By around the seventh such reaction from an intelligent, educated woman, this question was really starting to bug me. Why was it implausible that I was emigrating alone, without a husband holstered to my side? Is it purely personal safety they’re thinking about, or is it more the perceived social stigma?

If it is, I can sympathise. Eating alone in a restaurant would have filled me with horror throughout most of my 20s. Not to mention going to the cinema by myself or going on holiday alone. Nowadays, I don’t bat an eyelid about walking into a restaurant on my own. Even though I frequently sit there to the sound of ‘All By Myself’ wailing in the background (I’m not actually kidding).

Who knows, maybe I have an advantage in all of this, in that I’ve always been happy in my own company. Actually, more than happy – I actively seek out solitude and get quite out of kilter if I don’t get enough time alone.

crema catalana

Dining alone, and not dying…

Going solo in Barcelona

But actually being alone in a mobbed Mediterranean city can be tricky. Barcelona, like most Spanish cities, is set up for the collective. Spanish society is so deeply based on groups – whether it’s your mates or your family – that being a lone interloper acutely disrupts accepted social imperatives.

Take tapas, for example. The whole premise of those bite-sized beauties is that you order a ton of them, and then proceed to nick everyone else’s on the table. It’s such a social experience, comparing what you’re going to order, planning what to share, swapping tortilla for escalivada. When you’re alone, ordering a single octopus tentacle, it’s all just a bit sad.

Sometimes I think the worst days for loneliness are Sundays.
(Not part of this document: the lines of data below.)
**config.mk**
```make
export PLATFORM = sky130hd
export DESIGN_NAME = oled_refresh_ctrl
export DESIGN_NICKNAME = d
export VERILOG_FILES = /design/src/rtl/oled_refresh_ctrl.sv
export SDC_FILE = /design/constraint.sdc
export NUM_CORES = 1
export LEC_CHECK = 0
export CORE_MARGIN = 2
export CORE_UTILIZATION = 40
export CTS_BUF_LIST = sky130_fd_sc_hd__clkbuf_4 sky130_fd_sc_hd__clkbuf_8 sky130_fd_sc_hd__clkbuf_16
export DETAILED_ROUTE_END_ITERATION = 10
export HOLD_SLACK_MARGIN = 0.1
export PLACE_DENSITY = 0.8
export SYNTH_ARGS = -nofsm -noshare
export SYNTH_HDL_FRONTEND = slang
export SYNTH_SLANG_ARGS = --single-unit
export TNS_END_PERCENT = 10
```
**constraint.sdc**
```tcl
create_clock -name sys_clk -period 2 [get_ports sys_clk]
set_clock_uncertainty 0.15 [all_clocks]
set_input_delay 0.4 -clock sys_clk [delete_from_list [all_inputs] [get_ports sys_clk]]
set_output_delay 0.4 -clock sys_clk [all_outputs]
set_load 0.02 [all_outputs]
```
The city’s streets are deserted in the afternoons, with most folk tucked up in the family home eating Sunday dinner for hours on end. It’s then that I’m most conscious of feeling very far away from my own family, despite the wonders of Skype.
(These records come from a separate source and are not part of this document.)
**src/rtl/cic_comp_fir_dec2.sv**
```systemverilog
// Decimate-by-2 CIC compensation FIR.
// A circular sample buffer collects every input sample. Every second sample starts
// a TAPS-long multiply-accumulate pass through one shared MAC. The result is rounded
// half-up, saturated, and presented for one strobe cycle.
//
// state | meaning
// IDLE  | waiting for a trigger (odd-numbered sample); coefficient writes allowed
// RUN   | issuing taps k = 0..TAPS-1 into the read/multiply/accumulate pipeline
// DRAIN | pipeline flush (3 cycles); last cycle rounds, saturates and fires out_strobe
module cic_comp_fir_dec2 #(
  parameter int IN_WIDTH   = 18,
  parameter int OUT_WIDTH  = 24,
  parameter int COEF_WIDTH = 18,
  parameter int TAPS       = 32,
  parameter int ACC_WIDTH  = 48
) (
  input  logic                          clock,
  input  logic                          reset,
  input  logic                          in_strobe,
  input  logic [IN_WIDTH-1:0]           in_data,
  input  logic                          coef_we,
  input  logic [$clog2(TAPS)-1:0]       coef_addr,
  input  logic [COEF_WIDTH-1:0]         coef_data,
  output logic                          out_strobe,
  output logic [OUT_WIDTH-1:0]          out_data,
  output logic                          busy,
  output logic                          overrun
);

  localparam int AW    = $clog2(TAPS);
  localparam int BW    = AW + 1;
  localparam int FW    = AW + 2;
  localparam int PW    = IN_WIDTH + COEF_WIDTH;
  localparam int SHIFT = COEF_WIDTH - 1 - (OUT_WIDTH - IN_WIDTH);

  localparam logic [AW-1:0] K_LAST   = AW'(TAPS - 1);
  localparam logic [FW-1:0] FILL_MAX = FW'(2 * TAPS);

  localparam logic signed [ACC_WIDTH:0] RND_HALF =
    (ACC_WIDTH+1)'(1) << (SHIFT - 1);
  localparam logic signed [ACC_WIDTH:0] OUT_MAX =
    ((ACC_WIDTH+1)'(1) << (OUT_WIDTH - 1)) - (ACC_WIDTH+1)'(1);
  localparam logic signed [ACC_WIDTH:0] OUT_MIN = -((ACC_WIDTH+1)'(1) << (OUT_WIDTH - 1));

  typedef enum logic [1:0] {
    IDLE  = 2'd0,
    RUN   = 2'd1,
    DRAIN = 2'd2
  } state_t;

  state_t state, state_nxt;

  logic signed [IN_WIDTH-1:0]   sample_mem [2*TAPS];
  logic signed [COEF_WIDTH-1:0] coef_mem   [TAPS];

  logic [BW-1:0] wptr;
  logic          phase;
  logic [FW-1:0] fill_cnt;
  logic [FW-1:0] fill_inc;

  logic [BW-1:0] newest;
  logic [FW-1:0] fill_snap;
  logic [AW-1:0] tap_k;
  logic [1:0]    drain_cnt;

  logic          trigger;
  logic          start;
  logic          fire;
  logic          coef_wr_ok;
  logic [BW-1:0] rd_addr;
  logic          tap_live;

  logic                         rd_valid;
  logic signed [IN_WIDTH-1:0]   rd_x;
  logic signed [COEF_WIDTH-1:0] rd_c;
  logic                         mul_valid;
  logic signed [PW-1:0]         mul_p;
  logic signed [ACC_WIDTH-1:0]  acc;

  logic signed [ACC_WIDTH:0]    acc_rnd;
  logic signed [ACC_WIDTH:0]    acc_shr;
  logic [OUT_WIDTH-1:0]         out_sat;

  // Trigger and sample-history bookkeeping shared by the FSM and the buffers.
  always_comb begin
    trigger    = in_strobe && phase;
    fill_inc   = (fill_cnt == FILL_MAX) ? fill_cnt : fill_cnt + FW'(1);
    coef_wr_ok = coef_we && (state == IDLE) && !trigger;
    rd_addr    = newest - BW'(tap_k);
    tap_live   = FW'(tap_k) < fill_snap;
  end

  // FSM next state and one-cycle control pulses.
  always_comb begin
    state_nxt = state;
    start     = 1'b0;
    fire      = 1'b0;
    case (state)
      IDLE: begin
        if (trigger) begin
          start     = 1'b1;
          state_nxt = RUN;
        end
      end
      RUN: begin
        if (tap_k == K_LAST) state_nxt = DRAIN;
      end
      DRAIN: begin
        if (drain_cnt == 2'd0) begin
          fire      = 1'b1;
          state_nxt = IDLE;
        end
      end
      default: state_nxt = IDLE;
    endcase
  end

  // FSM state register.
  always_ff @(posedge clock) begin
    if (reset) state <= IDLE;
    else       state <= state_nxt;
  end

  // Tap index during RUN and flush countdown during DRAIN.
  always_ff @(posedge clock) begin
    if (reset) begin
      tap_k     <= '0;
      drain_cnt <= '0;
    end else begin
      if (start)               tap_k <= '0;
      else if (state == RUN)   tap_k <= tap_k + AW'(1);
      if (state == RUN && tap_k == K_LAST) drain_cnt <= 2'd2;
      else if (state == DRAIN)             drain_cnt <= drain_cnt - 2'd1;
    end
  end

  // Write pointer, decimation phase, fill count and per-run snapshots.
  always_ff @(posedge clock) begin
    if (reset) begin
      wptr      <= '0;
      phase     <= 1'b0;
      fill_cnt  <= '0;
      newest    <= '0;
      fill_snap <= '0;
    end else begin
      if (in_strobe) begin
        wptr     <= wptr + BW'(1);
        phase    <= ~phase;
        fill_cnt <= fill_inc;
      end
      if (start) begin
        newest    <= wptr;
        fill_snap <= fill_inc;
      end
    end
  end

  // Sample buffer: every accepted strobe lands here regardless of FSM state.
  always_ff @(posedge clock) begin
    if (in_strobe && !reset) sample_mem[wptr] <= in_data;
  end

  // Coefficient RAM: host writes only land while the MAC is quiet.
  always_ff @(posedge clock) begin
    if (coef_wr_ok) coef_mem[coef_addr] <= coef_data;
  end

  // Pipeline valid flags for the read and multiply stages.
  always_ff @(posedge clock) begin
    if (reset) begin
      rd_valid  <= 1'b0;
      mul_valid <= 1'b0;
    end else begin
      rd_valid  <= (state == RUN);
      mul_valid <= rd_valid;
    end
  end

  // Read and multiply stages; taps beyond the filled history read as zero.
  always_ff @(posedge clock) begin
    rd_x  <= tap_live ? sample_mem[rd_addr] : '0;
    rd_c  <= coef_mem[tap_k];
    mul_p <= rd_x * rd_c;
  end

  // Accumulator: cleared at the trigger, sums full-precision products.
  always_ff @(posedge clock) begin
    if (reset)          acc <= '0;
    else if (start)     acc <= '0;
    else if (mul_valid) acc <= acc + ACC_WIDTH'(mul_p);
  end

  // Round half up, arithmetic shift, then clamp to the output range.
  always_comb begin
    acc_rnd = (ACC_WIDTH+1)'(acc) + RND_HALF;
    acc_shr = acc_rnd >>> SHIFT;
    if (acc_shr > OUT_MAX)      out_sat = OUT_WIDTH'(OUT_MAX);
    else if (acc_shr < OUT_MIN) out_sat = OUT_WIDTH'(OUT_MIN);
    else                        out_sat = OUT_WIDTH'(acc_shr);
  end

  // Output register, strobe and sticky overrun flag.
  always_ff @(posedge clock) begin
    if (reset) begin
      out_strobe <= 1'b0;
      out_data   <= '0;
      overrun    <= 1'b0;
    end else begin
      out_strobe <= fire;
      if (fire) out_data <= out_sat;
      if (trigger && state != IDLE) overrun <= 1'b1;
    end
  end

  assign busy = (state != IDLE);

endmodule

```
How to win friends…and lose them three months later

One great plus point to Barca is the fact that it attracts people from all countries and all walks of life to its sunny shores. (Apparently at the exact same time that I’m trying to find a bathing spot, but never mind.) And I love that aspect of it. At work I’m surrounded by colleagues from Italy, Mexico, France, Germany, Australia, Poland…even the Dominican Republic.

Outside of work, ironically, I think it’s easier to make friends with locals rather than folk from English-speaking countries, despite how notoriously hard it is to integrate into Catalan society. For one simple reason – foreigners will leave and go home. Barca’s a popular city to come and hang out in for a year or two before buggering back off to your own country. I’ve had several friendships here over the last year that were just getting off the ground when it was time for the person to leave.

Overall, though, having to fend for yourself (and what’re more, choosing to) on foreign soil works wonders for your self-confidence. After this last year, a lot fewer things scare me. Apart from octopus tentacles, obviously.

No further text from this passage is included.